Finally, here it is....without further ado. My homage to girls with no ass, those of us blessed with concave posteriors. I really don't know what's happening out in the world but when I go to the gym now, it seems every girl has an ass. Whatever their ethnicity, whatever their age -- asses, asses everywhere.
When you're a girl with no ass, like it's just a straight shot down from my belt loop to my ankle, I guess you can be a little sensitive. When you think about a phenomenon like the Kardashian sisters becoming multimillionaires because of their asses, you get a little bummed. I mean what place is there in the world today for a girl with no booty, no badonkadonk? How in the world do you get one of those asses when you are starting from scratch?
Kim Kardashian recently attempted to "Break the Internet" with a photo of her oily, naked bum. First of all, I don't think even Kim Kardashian can Break the Internet. Second, I really don't think that photo was very flattering. Nor am I sure what parts of it are real. Her butt looks a little reminiscent of something you'd buy at Cracker Barrel to celebrate Thanksgiving.

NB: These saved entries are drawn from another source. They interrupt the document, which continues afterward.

==> src/rtl/fp_op_controller.sv <==
//------------------------------------------------------------------------------
// fp_op_controller: sequences align/ALU/normalise/round-check on the FP datapath
// Rev 1.0
//------------------------------------------------------------------------------
`default_nettype none

module fp_op_controller #(
    parameter int EXP_W      = 8,
    parameter int FRAC_W     = 27,
    parameter int MAX_RENORM = 2
) (
    input  logic              clk,
    input  logic              rst_n,
    input  logic              start,
    input  logic [1:0]        op,
    input  logic [EXP_W-1:0]  exp_diff,
    input  logic [FRAC_W-1:0] frac_result,
    input  logic              carry,
    output logic              smaller_exp_src,
    output logic [EXP_W-1:0]  shift_right_qtt,
    output logic [1:0]        operation,
    output logic              normalization_src,
    output logic              shift_src,
    output logic              busy,
    output logic              done,
    output logic              result_latch_en,
    output logic              zero_res,
    output logic              err
);

    localparam int CNT_W = (MAX_RENORM < 1) ? 1 : $clog2(MAX_RENORM + 1);

    typedef enum logic [2:0] {
        S_IDLE   = 3'd0,
        S_EXP    = 3'd1,
        S_ALU    = 3'd2,
        S_NORM   = 3'd3,
        S_CHK    = 3'd4,
        S_RENORM = 3'd5,
        S_DONE   = 3'd6
    } state_t;

    state_t             state_q, state_d;
    logic [1:0]         op_q, op_d;
    logic               sm_q, sm_d;
    logic [EXP_W-1:0]   qtt_q, qtt_d;
    logic [1:0]         operation_q, operation_d;
    logic               norm_src_q, norm_src_d;
    logic               shift_src_q, shift_src_d;
    logic               busy_q, busy_d;
    logic               done_q, done_d;
    logic               latch_q, latch_d;
    logic               zero_q, zero_d;
    logic               err_q, err_d;
    logic [CNT_W-1:0]   cnt_q, cnt_d;

    // One extra bit so that negating the most negative exp_diff stays positive.
    logic [EXP_W:0]     mag;

    always_comb begin
        if (exp_diff[EXP_W-1]) begin
            mag = {1'b0, ~exp_diff} + {{EXP_W{1'b0}}, 1'b1};
        end else begin
            mag = {1'b0, exp_diff};
        end
    end

    always_comb begin
        state_d     = state_q;
        op_d        = op_q;
        sm_d        = sm_q;
        qtt_d       = qtt_q;
        operation_d = operation_q;
        norm_src_d  = norm_src_q;
        shift_src_d = shift_src_q;
        busy_d      = busy_q;
        done_d      = 1'b0;
        latch_d     = 1'b0;
        zero_d      = zero_q;
        err_d       = err_q;
        cnt_d       = cnt_q;

        case (state_q)
            S_IDLE: begin
                if (start) begin
                    op_d   = op;
                    busy_d = 1'b1;
                    if (op == 2'b11) begin
                        state_d = S_DONE;
                        err_d   = 1'b1;
                        done_d  = 1'b1;
                        latch_d = 1'b1;
                    end else begin
                        state_d = S_EXP;
                    end
                end
            end
            S_EXP: begin
                sm_d        = ~exp_diff[EXP_W-1];
                qtt_d       = (mag > (EXP_W+1)'(FRAC_W)) ? EXP_W'(FRAC_W) : mag[EXP_W-1:0];
                operation_d = op_q;
                norm_src_d  = 1'b1;
                state_d     = S_ALU;
            end
            S_ALU: begin
                shift_src_d = carry;
                if ((frac_result == '0) && !carry) begin
                    zero_d  = 1'b1;
                    done_d  = 1'b1;
                    latch_d = 1'b1;
                    state_d = S_DONE;
                end else begin
                    state_d = S_NORM;
                end
            end
            S_NORM: begin
                norm_src_d = 1'b0;
                state_d    = S_CHK;
            end
            S_CHK: begin
                if (frac_result[FRAC_W-1]) begin
                    done_d  = 1'b1;
                    latch_d = 1'b1;
                    state_d = S_DONE;
                end else if (cnt_q < CNT_W'(MAX_RENORM)) begin
                    shift_src_d = 1'b1;
                    state_d     = S_RENORM;
                end else begin
                    err_d   = 1'b1;
                    done_d  = 1'b1;
                    latch_d = 1'b1;
                    state_d = S_DONE;
                end
            end
            S_RENORM: begin
                cnt_d   = cnt_q + 1'b1;
                state_d = S_CHK;
            end
            S_DONE: begin
                busy_d     = 1'b0;
                zero_d     = 1'b0;
                err_d      = 1'b0;
                cnt_d      = '0;
                norm_src_d = 1'b1;
                state_d    = S_IDLE;
            end
            default: begin
                state_d = S_IDLE;
            end
        endcase
    end

    always_ff @(posedge clk or negedge rst_n) begin
        if (!rst_n) begin
            state_q     <= S_IDLE;
            op_q        <= 2'b00;
            sm_q        <= 1'b0;
            qtt_q       <= '0;
            operation_q <= 2'b00;
            norm_src_q  <= 1'b1;
            shift_src_q <= 1'b0;
            busy_q      <= 1'b0;
            done_q      <= 1'b0;
            latch_q     <= 1'b0;
            zero_q      <= 1'b0;
            err_q       <= 1'b0;
            cnt_q       <= '0;
        end else begin
            state_q     <= state_d;
            op_q        <= op_d;
            sm_q        <= sm_d;
            qtt_q       <= qtt_d;
            operation_q <= operation_d;
            norm_src_q  <= norm_src_d;
            shift_src_q <= shift_src_d;
            busy_q      <= busy_d;
            done_q      <= done_d;
            latch_q     <= latch_d;
            zero_q      <= zero_d;
            err_q       <= err_d;
            cnt_q       <= cnt_d;
        end
    end

    assign smaller_exp_src   = sm_q;
    assign shift_right_qtt   = qtt_q;
    assign operation         = operation_q;
    assign normalization_src = norm_src_q;
    assign shift_src         = shift_src_q;
    assign busy              = busy_q;
    assign done              = done_q;
    assign result_latch_en   = latch_q;
    assign zero_res          = zero_q;
    assign err               = err_q;

endmodule

`default_nettype wire

==> config.mk <==
export PLATFORM = sky130hd
export DESIGN_NAME = fp_op_controller
export DESIGN_NICKNAME = d
export VERILOG_FILES = /design/src/rtl/fp_op_controller.sv
export SDC_FILE = /design/constraint.sdc
export NUM_CORES = 1
export LEC_CHECK = 0
export BUFFER_PORTS_ARGS = -buffer_cell sky130_fd_sc_hd__clkbuf_2
export CORE_UTILIZATION = 34
export DETAILED_ROUTE_END_ITERATION = 12
export SYNTH_ARGS = -nofsm -noshare
export SYNTH_HDL_FRONTEND = slang
export SYNTH_SLANG_ARGS = --single-unit
==> constraint.sdc <==
create_clock -name clk -period 2.05 [get_ports clk]
set_input_delay 0.205 -clock clk [delete_from_list [all_inputs] [get_ports clk]]
set_output_delay 0.205 -clock clk [all_outputs]
set_load 0.005 [all_outputs]
==> results.sh <==
export IMPL_drt_pass1_iter_count=4
export IMPL_grt_start_max_net_pins=25
export IMPL_path_buf_inv=0
export IMPL_skew_ps=1.190
export IMPL_setup_tns_final_ps=0
export IMPL_cp_data_arrival_time_ps=1740
export IMPL_port_buffers=58
export IMPL_cts_buffer_depth=2
export IMPL_ctsHoldBuffers=1
export IMPL_syn_avg_cell_area_um2=9.118
export IMPL_multiInputGateArea_um2=679.4
export IMPL_cts_root_buffer="clkbuf_8"
export IMPL_drive_gt1_frac=0.3515
export IMPL_cp_max_fo=19
export IMPL_fp_dieArea_um2=4170
export IMPL_ys_top_cells_by_area="dfrtp_1 (43%), nand2_1 (5.1%), a21oi_1 (3.4%)"
export IMPL_endpoint_kind="flop"
export IMPL_die_h_um=64.58
export IMPL_wl_per_cell_um=12.50
export IMPL_die_width_um=64.58
export IMPL_p_per_area_nw_per_um2=1156
export IMPL_ys_seq_area_frac=0.4521
export IMPL_status="finished clean"
export IMPL_synth_top_area_frac=0.4323
export IMPL_cts_setup_buffers=0
export IMPL_cts_tree="built"
export IMPL_synth_nets=188
export IMPL_path_cells="nand2b_1 > nor3_1 > mux2_2"
export IMPL_synthCells=146
export IMPL_drtAntennaViolNets=0
export IMPL_synth_area_um2=1331
export IMPL_io_pins=59
export IMPL_worstSetupStartpointType="flop"
export IMPL_rsz0062_at_grt="false"
export IMPL_synth_cell_types=45
export IMPL_dpl_cell_area_um2=1654
export IMPL_synth_commonest_cells="dfrtp_1 (23), nand2_1 (18), nor2_1 (11), a21oi_1 (9), nor4_1 (7)"
export IMPL_num_rows=22
export IMPL_cpPeakStageDelay_ps=590
export IMPL_hpwlAfterDp_um=2435
export IMPL_synth_edf_count=0
export IMPL_clock_latency_ps=270
export IMPL_drcViolationCount=0
export IMPL_ys_ff_latch=24
export IMPL_vias=1268
export IMPL_drtIter0Drc=38
export IMPL_vdd_drop_max_v=0.0004442
export IMPL_antenna_found_initial=0
export IMPL_reg2reg_slack_ps=470
export IMPL_grt_pass1_vias=1235
export IMPL_cts_resized=0
export IMPL_gr_usage_all_layers=0.1608
export IMPL_hp_class="input port to flop"
export IMPL_core_um2=3716
export IMPL_finalCriticalPeriod_ps=1577
export IMPL_start_util=0.3582
export IMPL_overflow=0
export IMPL_slowest_stage="dfrtp_1"
export IMPL_yosys_warnings=0
export IMPL_leakagePower_nw=0.8232
export IMPL_grt_first_pass_wirelength_um=5299
export IMPL_cts_sinks=24
export IMPL_path_clk_slew_ps=80
export IMPL_synth_async_reset_ratio=1.000
export IMPL_n_fill_cell=377
export IMPL_synth_flop_cell="dfrtp_1"
export IMPL_finalSetupViolCount=0
export IMPL_htree_levels=1
export IMPL_slew_violations=0
export IMPL_fin_area_um2=1735
export IMPL_finalNetCount=245
export IMPL_path_class="flop to flop"
export IMPL_crit_family="flip-flops"
export IMPL_numCtsBuffers=3
export IMPL_yosysTopAreaCell="dfrtp_1"
export IMPL_routed_wl_um=3125
export IMPL_final_hold_violation_count=0
export IMPL_maxCapViolCount=0
export IMPL_fin_crit_sh=0.7691
export IMPL_place_congestion=0.7352
export IMPL_final_core_util=0.4670
export IMPL_antenna_cells=0
export IMPL_post_synth_top_count_cell="dfrtp_1"
export IMPL_fmax_mhz=634.3
export IMPL_ff_latch_area_um2=601.8
export IMPL_maxSlewHeadroom=0.6017
export IMPL_via_per_inst=5.072
export IMPL_synthToLayoutAreaGrowth_pct=30.36
export IMPL_critPathRequiredTime_ps=2210
export IMPL_worst_pin_slew_ps=597.4
[routing by layer]
layer  vias up  wire length, um  global-route usage
met5         -                0                   0
met4         0               57             0.07778
met3         6               83             0.02641
met2        27             1575              0.2868
met1       597             1408              0.1851
li1        638                -                   -
[report_power, final]
group          total [mW]  switching (mW)  internal [mW]
logic               0.770           0.381          0.389
clock network       0.414           0.153          0.261
registers           0.822           0.166          0.655
[layout make-up]
class,count,share of cell area
timing repair buffer,61,0.1817
tap,48,0.03461
inverter,2,0.004326
multi-input combinational,111,0.3915
sequential,24,0.3468
clock buffer,3,0.02379
clock inverter,1,0.01730
[tightest hold or removal path, stage by stage]
cell	delay, ps
clkbuf_2	100
inv_1	80
a31oi_1	70
[flip-flops by register name (all words and copies together) (netlist names), 2 cells and up]
register,count
operation,2
state_q,3
shift_right_qtt,8
op_q,2
cnt_q,2
[kinds of logic (layout without fill, tap and decap cells)]
logic type,after synthesis,count (layout),share of synthesized area
compound gates,35,35,0.1786
xor+xnor,4,4,0.02632
fa+ha+maj,1,1,0.009397
buf+inv,11,67,0.03760
flops,24,24,0.4521
mux,4,4,0.03289
simple gates,67,67,0.2632
[worst paths after layout]
kind / depth (start not counted) / start / end
max: 3 / state_q[2]$_DFFE_PN0P_ / op_q[1]$_DFFE_PN0P_
min: 3 / exp_diff[0] / shift_right_qtt[0]$_DFFE_PN0P_
max reg2reg: 3 / state_q[2]$_DFFE_PN0P_ / op_q[1]$_DFFE_PN0P_
min reg2reg: 2 / op_q[0]$_DFFE_PN0P_ / operation[0]$_DFFE_PN0P_
max in group asynchronous: 2 / rst_n / shift_right_qtt[4]$_DFFE_PN0P_
min in group asynchronous: 2 / rst_n / shift_src$_DFFE_PN0P_
[stage by stage]
stage          cells  total power [mW]  worst slack (ps)  hold slack [ps]
4_1_cts          250             2.029             473.2            225.3
3_3_place_gp     245             1.583             506.3            232.1
3_5_place_dp     245             1.610             452.1            245.9
2_1_floorplan    146             1.332             666.5           -90.59
6_report         250             2.006             473.4            221.5
5_1_grt          250             2.165             390.1            230.1
[cells in the final DEF (no fill, tap or decap), types with 2 or more instances in the layout]
| cell type | instances |
|---|---|
| a32o_1 | 2 |
| o21ai_0 | 6 |
| nor4b_1 | 2 |
| o21bai_1 | 2 |
| mux2_2 | 3 |
| xnor2_1 | 3 |
| buf_4 | 2 |
| nor2b_1 | 3 |
| a21o_1 | 2 |
| and2_1 | 4 |
| nand4_1 | 2 |
| inv_1 | 2 |
| clkbuf_8 | 3 |
| nor3_1 | 5 |
| dfrtp_1 | 23 |
| clkbuf_2 | 58 |
| nand2_1 | 18 |
| a31oi_1 | 4 |
| nand3_1 | 3 |
| a21oi_1 | 9 |
| nand2b_1 | 5 |
| nor4_1 | 7 |
| nor2_1 | 11 |
(Power assumes the default switching activity.)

I'm not even going to use that image here in case it breaks my blog.
I'm sure all these big-assed girls are perfectly lovely, but I'm serious, what is happening? Is it our genetically modified food? Is it those machines at the gym? Is it these big butt exercises posted on YouTube?
You girls can keep your shapely curves and your tiny waists. I have neither of those, but I'm okay with that. I'm okay with having a shape that most closely resembles my Uncle David's. I can wear a belt. As long as it's one of those stretchy ones. And look what I found on the unbroken Interweb. Chicken cutlets for your butt.